Your goal
Go through the data below and return each line where the string "constraint" appears.

Working data
**src/design/lp3i_pkg.sv**
```systemverilog
// Shared constants, command encodings and types for the init sequencer.
// Assumes a 40 MHz core clock and commands already decoded from the CA pins.
// Operation
// Controller holds termination input static through init.
// Reset command only after 200 us idle.
// Only no-operations for 1 us after reset.
// After wait, only reads and power-down accepted.
// Reads only when bus untrained; training after init.
// Auto-init pending bit: one busy, zero done.
// Auto-init finishes within 10 us of reset.
// Controller waits maximum or polls pending bit.
// Training sends reset/no-op, then calibration write.
// Calibration commands of shared devices never overlap.
// Ready only 1 us after calibration command.
// Controller writes latency, drive configuration before traffic.
// Reset command anytime restarts at reset step.
// Clock enable low 100 ns; 5 clocks first.
// Boot read clock period 18 to 100 ns.
// Outputs high impedance while clock enable low.
// Reserved bits written zero, read as zero.
// Read of write-only register still toggles strobe.
// Writes to read-only registers change nothing.
// 8-bit address; 3Fh resets, 0Ah calibrates.
// Self-test result latched on calibration completion.
// Latency support flags in bits 6, 7.
// Controller issues no-operations during post-enable idle.
// Calibration code FFh; reserved codes ignored.
// Controller rounds waits up to whole cycles.
package lp3i_pkg;

  localparam int CLK_PERIOD_NS          = 25;
  localparam int POST_RESET_IDLE_NS     = 1000;
  localparam int AUTO_INIT_MAX_NS       = 10000;
  localparam int INIT_IMPEDANCE_CAL_NS  = 1000;
  // Least times round up, longest times round down
  localparam int POST_RESET_IDLE_CYC    =
    (POST_RESET_IDLE_NS + CLK_PERIOD_NS - 1) / CLK_PERIOD_NS;
  localparam int AUTO_INIT_MAX_CYC      = AUTO_INIT_MAX_NS / CLK_PERIOD_NS;
  localparam int INIT_IMPEDANCE_CAL_CYC =
    (INIT_IMPEDANCE_CAL_NS + CLK_PERIOD_NS - 1) / CLK_PERIOD_NS;
  localparam int TMR_W                  = 10;

  // Mode register addresses
  localparam logic [7:0] MA_DEVICE_INFO_STATUS   = 8'h00;
  localparam logic [7:0] MA_BURST_WRITE_RECOVERY = 8'h01;
  localparam logic [7:0] MA_LATENCY_CFG          = 8'h02;
  localparam logic [7:0] MA_OUTPUT_DRIVE_CFG     = 8'h03;
  localparam logic [7:0] MA_REFRESH_RATE_STATUS  = 8'h04;
  localparam logic [7:0] MA_MAKER_CODE           = 8'h05;
  localparam logic [7:0] MA_REVISION_CODE_ONE    = 8'h06;
  localparam logic [7:0] MA_REVISION_CODE_TWO    = 8'h07;
  localparam logic [7:0] MA_WIDTH_DENSITY_TYPE   = 8'h08;
  localparam logic [7:0] MA_VENDOR_TEST_MODE     = 8'h09;
  localparam logic [7:0] MA_IMPEDANCE_CAL_CMD    = 8'h0A;
  localparam logic [7:0] MA_TERMINATION_CFG      = 8'h0B;
  localparam logic [7:0] MA_PARTIAL_BANK_MASK    = 8'h10;
  localparam logic [7:0] MA_PARTIAL_SEGMENT_MASK = 8'h11;
  localparam logic [7:0] MA_DQ_CALIB_PATTERN_A   = 8'h20;
  localparam logic [7:0] MA_DQ_CALIB_PATTERN_B   = 8'h28;
  localparam logic [7:0] MA_CA_TRAINING_ONE      = 8'h29;
  localparam logic [7:0] MA_CA_TRAINING_TWO      = 8'h2A;
  localparam logic [7:0] MA_CA_TRAINING_THREE    = 8'h30;
  localparam logic [7:0] MA_DEVICE_RESET_TRIGGER = 8'h3F;

  // Calibration code that starts the initial calibration
  localparam logic [7:0] CAL_CODE_INIT = 8'hFF;
  // Self-test code before any calibration completes
  localparam logic [1:0] ZQ_RESULT_RESET = 2'h0;
  localparam logic [7:0] RD_DATA_RESET   = 8'h00;

  // Decoded command opcodes
  localparam logic [2:0] CMD_NOP  = 3'h0;
  localparam logic [2:0] CMD_MRW  = 3'h1;
  localparam logic [2:0] CMD_MRR  = 3'h2;
  localparam logic [2:0] CMD_PDE  = 3'h3;
  localparam logic [2:0] CMD_PDX  = 3'h4;
  localparam logic [2:0] CMD_PREA = 3'h5;

  typedef struct packed {
    logic       valid;
    logic [2:0] op;
    logic [7:0] addr;
    logic [7:0] data;
  } lp3i_cmd_t;

  typedef enum logic [6:0] {
    ST_OFF       = 7'h01,
    ST_CKE_IDLE  = 7'h02,
    ST_RST_WAIT  = 7'h04,
    ST_AUTO_INIT = 7'h08,
    ST_PRE_CAL   = 7'h10,
    ST_IMPEDANCE_CALIBRATION_COMMAND    = 7'h20,
    ST_READY     = 7'h40
  } lp3i_state_t;

  // Read-only mode registers
  function automatic logic is_ro(input logic [7:0] a);
    case (a)
      MA_DEVICE_INFO_STATUS, MA_REFRESH_RATE_STATUS, MA_MAKER_CODE,
      MA_REVISION_CODE_ONE, MA_REVISION_CODE_TWO, MA_WIDTH_DENSITY_TYPE,
      MA_DQ_CALIB_PATTERN_A, MA_DQ_CALIB_PATTERN_B: is_ro = 1'b1;
      default: is_ro = 1'b0;
    endcase
  endfunction : is_ro

  // Write-only mode registers kept in the configuration store
  function automatic logic is_wo(input logic [7:0] a);
    case (a)
      MA_BURST_WRITE_RECOVERY, MA_LATENCY_CFG, MA_OUTPUT_DRIVE_CFG,
      MA_VENDOR_TEST_MODE, MA_IMPEDANCE_CAL_CMD, MA_TERMINATION_CFG,
      MA_PARTIAL_BANK_MASK, MA_PARTIAL_SEGMENT_MASK, MA_CA_TRAINING_ONE,
      MA_CA_TRAINING_TWO, MA_CA_TRAINING_THREE: is_wo = 1'b1;
      default: is_wo = 1'b0;
    endcase
  endfunction : is_wo

endpackage : lp3i_pkg

```
**src/design/lp3i_cfg_mem.sv**
```systemverilog
// Small store for the write-only mode registers.
// Assumes one write and one read per cycle; read data registered.
`timescale 1ns/1ps
module lp3i_cfg_mem #(
  parameter int AW = 6,
  parameter int DW = 8
) (
  input  wire logic          clk,
  input  wire logic          wr_en,
  input  wire logic [AW-1:0] wr_addr,
  input  wire logic [DW-1:0] wr_data,
  input  wire logic          rd_en,
  input  wire logic [AW-1:0] rd_addr,
  output logic      [DW-1:0] rd_data
);
  logic [DW-1:0] mem [2**AW];

  // No reset: contents read back as undefined until written
  always_ff @(posedge clk)
  begin
    if (wr_en)
    begin
      mem[wr_addr] <= wr_data;
    end
    if (rd_en)
    begin
      rd_data <= mem[rd_addr];
    end
  end
endmodule : lp3i_cfg_mem

```
**src/design/lp3i_init_seq.sv**
```systemverilog
// Power-up, reset and initialization sequencer with the mode register map.
// Assumes decoded commands, clock enable and self-test strap arrive as pins.
`timescale 1ns/1ps
module lp3i_init_seq
  import lp3i_pkg::*;
#(
  // Reset wait plus auto-init must fit inside the maximum time
  parameter int         AUTO_INIT_CYC    = AUTO_INIT_MAX_CYC - POST_RESET_IDLE_CYC,
  parameter logic       RL3_SUPPORT      = 1'b1,
  parameter logic       ALT_WL_SUPPORT   = 1'b1,
  parameter logic [2:0] REFRESH_RATE     = 3'h3,
  parameter logic [7:0] MAKER_ID         = 8'hA5, // Arbitrary value
  parameter logic [7:0] REVISION_ONE     = 8'h11, // Arbitrary value
  parameter logic [7:0] REVISION_TWO     = 8'h22, // Arbitrary value
  parameter logic [7:0] WIDTH_DENSITY    = 8'h1F,
  parameter logic [7:0] CALIB_PATTERN_A  = 8'h55,
  parameter logic [7:0] CALIB_PATTERN_B  = 8'h33
) (
  input  wire logic                 clk,
  input  wire logic                 resetn,
  input  wire logic                 cke_pin,
  input  wire lp3i_pkg::lp3i_cmd_t  cmd_pin,
  input  wire logic [1:0]           zq_strap,
  output logic      [7:0]           rd_data,
  output logic                      rd_valid,
  output logic                      dqs_strobe,
  output logic                      dq_oe,
  output logic                      dev_ready,
  output logic                      auto_init_pending,
  output logic                      cmd_refused
);
  import lp3i_pkg::*;

  localparam int SW = $bits(lp3i_cmd_t) + 3;

  lp3i_cmd_t   cmd_s;
  logic        cke_s;
  logic [1:0]  zq_s;
  lp3i_state_t state;
  logic [TMR_W-1:0] timer;
  logic        is_rst;
  logic        acc_mrr;
  logic        acc_mrw;
  logic        acc_pd;
  logic        acc_other;
  logic        mem_wr;
  logic        cal_start;
  logic        pd_active;
  logic [1:0]  zq_result;
  logic        rd_pend;
  logic [7:0]  rd_addr_q;
  logic [7:0]  mem_rdata;
  logic [7:0]  dev_info;

  // All pin inputs cross into the core clock
  lp3i_sync #(
    .WIDTH (SW)
  ) u_sync (
    .clk    (clk),
    .resetn (resetn),
    .din    ({cke_pin, zq_strap, cmd_pin}),
    .dout   ({cke_s, zq_s, cmd_s})
  );

  // Command acceptance per sequence step
  always_comb
  begin
    is_rst    = cmd_s.valid && cke_s && state != ST_OFF &&
                cmd_s.op == CMD_MRW &&
                cmd_s.addr == MA_DEVICE_RESET_TRIGGER;
    acc_mrr   = 1'b0;
    acc_mrw   = 1'b0;
    acc_pd    = 1'b0;
    acc_other = 1'b0;
    if (cmd_s.valid && cke_s && !is_rst)
    begin
      case (state)
        ST_CKE_IDLE:
        begin
          acc_other = cmd_s.op == CMD_PREA;
        end
        ST_AUTO_INIT, ST_IMPEDANCE_CALIBRATION_COMMAND:
        begin
          acc_mrr = cmd_s.op == CMD_MRR;
          acc_pd  = cmd_s.op == CMD_PDE || cmd_s.op == CMD_PDX;
        end
        ST_PRE_CAL, ST_READY:
        begin
          acc_mrr   = cmd_s.op == CMD_MRR;
          acc_pd    = cmd_s.op == CMD_PDE || cmd_s.op == CMD_PDX;
          acc_mrw   = cmd_s.op == CMD_MRW;
          acc_other = state == ST_READY && cmd_s.op == CMD_PREA;
        end
        default:
        begin
          acc_other = 1'b0;
        end
      endcase
    end
  end

  // Writes to read-only or reserved addresses are dropped
  assign mem_wr    = acc_mrw && is_wo(cmd_s.addr);
  // Only the initial code in the pre-calibration step starts calibration
  assign cal_start = acc_mrw && state == ST_PRE_CAL &&
                     cmd_s.addr == MA_IMPEDANCE_CAL_CMD &&
                     cmd_s.data == CAL_CODE_INIT;

  // Sequence state and step timer
  always_ff @(posedge clk or negedge resetn)
  begin
    if (!resetn)
    begin
      state <= ST_OFF;
      timer <= '0;
    end
    else if (is_rst)
    begin
      state <= ST_RST_WAIT;
      timer <= '0;
    end
    else
    begin
      case (state)
        ST_OFF:
        begin
          if (cke_s)
          begin
            state <= ST_CKE_IDLE;
          end
        end
        ST_RST_WAIT:
        begin
          if (timer == TMR_W'(POST_RESET_IDLE_CYC - 1))
          begin
            state <= ST_AUTO_INIT;
            timer <= '0;
          end
          else
          begin
            timer <= timer + 1'b1;
          end
        end
        ST_AUTO_INIT:
        begin
          // Completes on its own, polled or not
          if (timer == TMR_W'(AUTO_INIT_CYC - 1))
          begin
            state <= ST_PRE_CAL;
            timer <= '0;
          end
          else
          begin
            timer <= timer + 1'b1;
          end
        end
        ST_PRE_CAL:
        begin
          if (cal_start)
          begin
            state <= ST_IMPEDANCE_CALIBRATION_COMMAND;
            timer <= '0;
          end
        end
        ST_IMPEDANCE_CALIBRATION_COMMAND:
        begin
          if (timer == TMR_W'(INIT_IMPEDANCE_CAL_CYC - 1))
          begin
            state <= ST_READY;
            timer <= '0;
          end
          else
          begin
            timer <= timer + 1'b1;
          end
        end
        default:
        begin
          timer <= '0;
        end
      endcase
    end
  end

  // Pending flag: busy from reset command until auto-init ends
  always_ff @(posedge clk or negedge resetn)
  begin
    if (!resetn)
    begin
      auto_init_pending <= 1'b1;
    end
    else if (is_rst)
    begin
      auto_init_pending <= 1'b1;
    end
    else if (state == ST_AUTO_INIT && timer == TMR_W'(AUTO_INIT_CYC - 1))
    begin
      auto_init_pending <= 1'b0;
    end
  end

  // Ready and self-test result appear when calibration time has passed
  always_ff @(posedge clk or negedge resetn)
  begin
    if (!resetn)
    begin
      dev_ready <= 1'b0;
      zq_result <= ZQ_RESULT_RESET;
    end
    else if (is_rst)
    begin
      dev_ready <= 1'b0;
      zq_result <= ZQ_RESULT_RESET;
    end
    else if (state == ST_IMPEDANCE_CALIBRATION_COMMAND &&
             timer == TMR_W'(INIT_IMPEDANCE_CAL_CYC - 1))
    begin
      dev_ready <= 1'b1;
      zq_result <= zq_s;
    end
  end

  // Power-down tracking; a reset command also leaves power-down
  always_ff @(posedge clk or negedge resetn)
  begin
    if (!resetn)
    begin
      pd_active <= 1'b0;
    end
    else if (is_rst || (acc_pd && cmd_s.op == CMD_PDX))
    begin
      pd_active <= 1'b0;
    end
    else if (acc_pd)
    begin
      pd_active <= 1'b1;
    end
  end

  // Drivers stay off while clock enable is low or powered down
  always_ff @(posedge clk or negedge resetn)
  begin
    if (!resetn)
    begin
      dq_oe <= 1'b0;
    end
    else
    begin
      dq_oe <= cke_s && !pd_active && state != ST_OFF;
    end
  end

  // Any command given with clock enable high that is not a no-operation and not taken is refused
  always_ff @(posedge clk or negedge resetn)
  begin
    if (!resetn)
    begin
      cmd_refused <= 1'b0;
    end
    else
    begin
      cmd_refused <= cmd_s.valid && cke_s && cmd_s.op != CMD_NOP &&
                     !(is_rst || acc_mrr || acc_mrw || acc_pd || acc_other);
    end
  end

  lp3i_cfg_mem #(
    .AW (6),
    .DW (8)
  ) u_cfg_mem (
    .clk     (clk),
    .wr_en   (mem_wr),
    .wr_addr (cmd_s.addr[5:0]),
    .wr_data (cmd_s.data),
    .rd_en   (acc_mrr),
    .rd_addr (cmd_s.addr[5:0]),
    .rd_data (mem_rdata)
  );

  // Reserved bits of the status register read as zero
  assign dev_info = {RL3_SUPPORT, ALT_WL_SUPPORT, 1'b0, zq_result,
                     2'b00, auto_init_pending};

  // Read request stage; store read lines up one cycle later
  always_ff @(posedge clk or negedge resetn)
  begin
    if (!resetn)
    begin
      rd_pend   <= 1'b0;
      rd_addr_q <= 8'h00;
    end
    else
    begin
      rd_pend   <= acc_mrr;
      rd_addr_q <= acc_mrr ? cmd_s.addr : rd_addr_q;
    end
  end

  // Answer stage: every read strobes, whatever the address
  always_ff @(posedge clk or negedge resetn)
  begin
    if (!resetn)
    begin
      rd_valid   <= 1'b0;
      rd_data    <= RD_DATA_RESET;
      dqs_strobe <= 1'b0;
    end
    else
    begin
      rd_valid <= rd_pend;
      if (rd_pend)
      begin
        dqs_strobe <= !dqs_strobe;
        case (rd_addr_q)
          MA_DEVICE_INFO_STATUS:  rd_data <= dev_info;
          MA_REFRESH_RATE_STATUS: rd_data <= {5'h00, REFRESH_RATE};
          MA_MAKER_CODE:          rd_data <= MAKER_ID;
          MA_REVISION_CODE_ONE:   rd_data <= REVISION_ONE;
          MA_REVISION_CODE_TWO:   rd_data <= REVISION_TWO;
          MA_WIDTH_DENSITY_TYPE:  rd_data <= WIDTH_DENSITY;
          MA_DQ_CALIB_PATTERN_A:  rd_data <= CALIB_PATTERN_A;
          MA_DQ_CALIB_PATTERN_B:  rd_data <= CALIB_PATTERN_B;
          // Write-only or reserved: undefined data, store contents
          default:                rd_data <= mem_rdata;
        endcase
      end
    end
  end

  // Cycles since the last reset command, for the completion bound
  logic [TMR_W:0] since_rst;
  always_ff @(posedge clk or negedge resetn)
  begin
    if (!resetn)
    begin
      since_rst <= '0;
    end
    else if (is_rst)
    begin
      since_rst <= '0;
    end
    else if (auto_init_pending && since_rst != '1)
    begin
      since_rst <= since_rst + 1'b1;
    end
  end
endmodule : lp3i_init_seq

```
**src/design/lp3i_sync.sv**
```systemverilog
// Two-stage synchroniser for pin inputs.
// Assumes each bit is a slow level or a pulse of at least one clock.
`timescale 1ns/1ps
module lp3i_sync #(
  parameter int WIDTH = 1
) (
  input  wire logic             clk,
  input  wire logic             resetn,
  input  wire logic [WIDTH-1:0] din,
  output logic      [WIDTH-1:0] dout
);
  logic [WIDTH-1:0] meta;

  // First stage feeds only the second stage
  always_ff @(posedge clk or negedge resetn)
  begin
    if (!resetn)
    begin
      meta <= '0;
      dout <= '0;
    end
    else
    begin
      meta <= din;
      dout <= meta;
    end
  end
endmodule : lp3i_sync

```
**config.mk**
```make
export PLATFORM = sky130hd
export DESIGN_NAME = lp3i_init_seq
export DESIGN_NICKNAME = d
export VERILOG_FILES = /design/src/design/lp3i_pkg.sv /design/src/design/lp3i_cfg_mem.sv /design/src/design/lp3i_init_seq.sv /design/src/design/lp3i_sync.sv
export SDC_FILE = /design/constraint.sdc
export NUM_CORES = 1
export LEC_CHECK = 0
export ABC_AREA = 0
export BUFFER_PORTS_ARGS = -buffer_cell sky130_fd_sc_hd__buf_2
export CAP_MARGIN = 20
export CORE_AREA = 5 5 248 250
export CTS_CLUSTER_DIAMETER = 200
export DETAILED_ROUTE_END_ITERATION = 6
export DIE_AREA = 0 0 253 255
export GPL_TIMING_DRIVEN = 0
export PLACE_DENSITY = 0.57
export REMOVE_ABC_BUFFERS = 1
export SLEW_MARGIN = 40
export SYNTH_ARGS = -nofsm -noshare
export SYNTH_HDL_FRONTEND = slang
export SYNTH_SLANG_ARGS = --single-unit
```
**constraint.sdc**
```tcl
create_clock -name clk -period 4.6 [get_ports clk]
set_clock_uncertainty 0.15 [all_clocks]
set_input_delay 0.92 -clock clk [delete_from_list [all_inputs] [get_ports clk]]
set_output_delay 0.92 -clock clk [all_outputs]
set_load 0.005 [all_outputs]
```
==> flow_summary_export.csv <==
group,metric,value,unit
status,outcome,"finished, final reports clean",
timing,slew_headroom,40.0,%
synth,synth_area,23400,µm²
timing,hold_slack,0.193,ns
place,io_buffer_count,38,
power_and_ir_drop,clkPwrFrac,43.4,%
synth,synth_async_sr_flop_share,14.6,%
place,gp_congestion,0.767,
power_and_ir_drop,sw_frac_of_total,20.6,%
power_and_ir_drop,power.switching,2.55,mW
final_layout,fillers,5033,
synth,synth_area_leaders,"edfxtp_1 (67%), mux4_2 (12%), dfrtp_1 (9.3%)",
synth,synth_top_family_by_area,"multiplexers",
setup_path,critPathMaxFanout,12,
power_and_ir_drop,combPwrFrac,4.6,%
synth,synth_xor_area_share,0.300,%
floorplan,dieArea,64500,µm²
synth,synth_cell_types,64,
power_and_ir_drop,seqPwrFrac,52.0,%
hold_path,min_from,"u_sync.meta[9]$_DFF_PN0_",
clock_tree,post_cts_buffers,0,
global_routing,grt.total_usage,13.4,%
clock_tree,h-tree-depth,3,
synth,synth_adder_area_share,0.0535,%
setup_path,startpoint_type,"register",
clock_tree,clk_path_buf_depth,3,
synth,postSynthCellCount,1138,
synth,synthFlopType,"edfxtp_1",
floorplan,initial_core_util,39.8,%
global_routing,antenna_found_initial,0,
global_routing,grt_pass1_vias,11900,
floorplan,die_h,255,µm
synth,yosysMostFrequentCell,"edfxtp_1",
setup_path,worstReg2RegStart,"u_sync.dout[12]$_DFF_PN0_",
timing,period_share,81.8,%
routing,drt-initial-drc-count,725,
final_layout,final_nets,1657,
synth,synth.yosys.seq_area_share,76.3,%
routing,vias,11500,
timing,maxSlewViolCount,0,
clock_tree,clkTransAtPathRegs,0.06,ns
setup_path,crit_start,"u_sync.dout[12]$_DFF_PN0_",
hold_path,hold_path.class,"reg -> reg",
place,place_inst,2334,
synth,yosys.area.top_type_share,66.8,%
place,hpwlAfterDp,24800,µm
synth,synth_compound_area_share,2.71,%
place,pre_cts_ws,0.864,ns
floorplan,ios,39,
setup_path,cp.arrival,4.08,ns
timing,post-route-min-period,3.76,ns
power_and_ir_drop,total_power,12.4,mW
final_layout,seq_area,17900,µm²
synth,synth_top_cell_by_area,"edfxtp_1",
timing,setup_ws,0.838,ns
global_routing,grt_overflow_total,0,
routing,vias_per_cell,4.68,
floorplan,die_x,253,µm
synth,synth_commonest_cells,"edfxtp_1 (520), mux4_2 (128), dfrtp_1 (87), mux2i_1 (66), o22ai_1 (34)",
power_and_ir_drop,leakagePower,10.8,nW
timing,setup_viol,0,
synth,synth-simple-area-share,3.37,%
routing,drc,0,
timing,worst_slew_pin_slew,0.897,ns
synth,synth_area_per_cell,20.5,µm²
routing,wl,42200,µm
final_layout,layout-drive-gt1-share,20.3,%
synth,synth-seq-cells,609,
clock_tree,cts_made_buffers,67,
power_and_ir_drop,p_int,9.86,mW
setup_path,cp.required,4.92,ns
final_layout,area_growth,22.3,%
routing,dr.pass1.iters,5,
final_layout,antennaDiodeCount,0,
clock_tree,clkLatencyLatePin,0.60,ns
power_and_ir_drop,peakVddDrop,0.000286,V
routing,ant_nets,0,
floorplan,core_area,58800,µm²
timing,max_clock_freq,266,MHz
setup_path,critical_path_class,"reg -> reg",
global_routing,grt_max_degree,72,
final_layout,stdcell_count,2457,
clock_tree,cts.sinks,609,
synth,muxShareOfSynthArea,16.0,%
setup_path,endpoint_kind,"register",
final_layout,final_util,48.6,%
synth,ys_warn_count,0,
routing,wl_per_cell,17.2,µm
clock_tree,post_cts_resized,0,
job,drv_cap,0,
global_routing,grt_pass1_wl,66600,µm
synth,synth-edff-count,520,
final_layout,multi_input_area,6910,µm²
timing,rsz0062_at_grt,"no",
clock_tree,cts_tree,"yes",
clock_tree,root_buffer,"clkbuf_16",
timing,hold_viol,0,
floorplan,num_rows,89,
power_and_ir_drop,power_density,434,nW/µm²
-- repair_timing --
| item | CTS | global route |
|---|---|---|
| hold buffers | 1 | 0 |
| endpoints found under the hold margin | 17 | 0 |
| setup endpoints to repair | 0 | 0 |
-- state kept, by name, indices dropped and copies added, names as in the netlist, 7 cells and up --
signal / flops
rd_addr_q: 8
u_cfg_mem.rd_data: 8
state: 7
rd_data: 8
u_cfg_mem.mem: 512
timer: 10
u_sync.dout: 23
u_sync.meta: 23
-- routing by layer --
| layer | up-vias | share of wire [%] | GRT usage (%) |
|---|---|---|---|
| met5 | - | 0 | 0 |
| met4 | 0 | 2.4 | 4.33 |
| met3 | 77 | 4.5 | 2.90 |
| met1 | 5965 | 45 | 18.4 |
| li1 | 5268 | - | - |
| met2 | 200 | 49 | 21.6 |
-- layout by cell type (no fill, tap or decap), types with 7 or more instances in the layout --
cell / synthesis / routed
bufinv_16: 0 / 8
nor3_1: 22 / 19
mux2i_1: 66 / 66
buf_2: 12 / 37
buf_12: 0 / 12
nand2_1: 21 / 21
or4_1: 11 / 11
o21ai_0: 30 / 30
nor2_1: 26 / 19
o22ai_1: 34 / 34
conb_1: 1 / 424
mux4_2: 128 / 128
a21oi_1: 13 / 13
mux2_4: 8 / 8
dfrtp_1: 87 / 76
clkinv_1: 0 / 11
inv_1: 10 / 10
mux2_2: 7 / 7
edfxtp_1: 520 / 520
dfrtp_4: 0 / 9
clkbuf_1: 29 / 15
nand3_1: 12 / 9
clkinv_2: 0 / 11
clkbuf_16: 0 / 70
-- path summary, 6_finish.rpt --
path,endpoint,slack [ns],cells after the start
worst max-delay path,state[1]$_DFFE_PN0P_,0.84,6
worst max register to register,state[1]$_DFFE_PN0P_,0.84,6
worst min register to register,u_sync.dout[9]$_DFF_PN0_,0.19,0
min in group asynchronous,rd_addr_q[0]$_DFFE_PN0P_,0.63,2
worst min-delay path,u_sync.dout[9]$_DFF_PN0_,0.19,0
max in group asynchronous,u_sync.dout[7]$_DFF_PN0_,3.01,3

Task output
export SDC_FILE = /design/constraint.sdc
**constraint.sdc**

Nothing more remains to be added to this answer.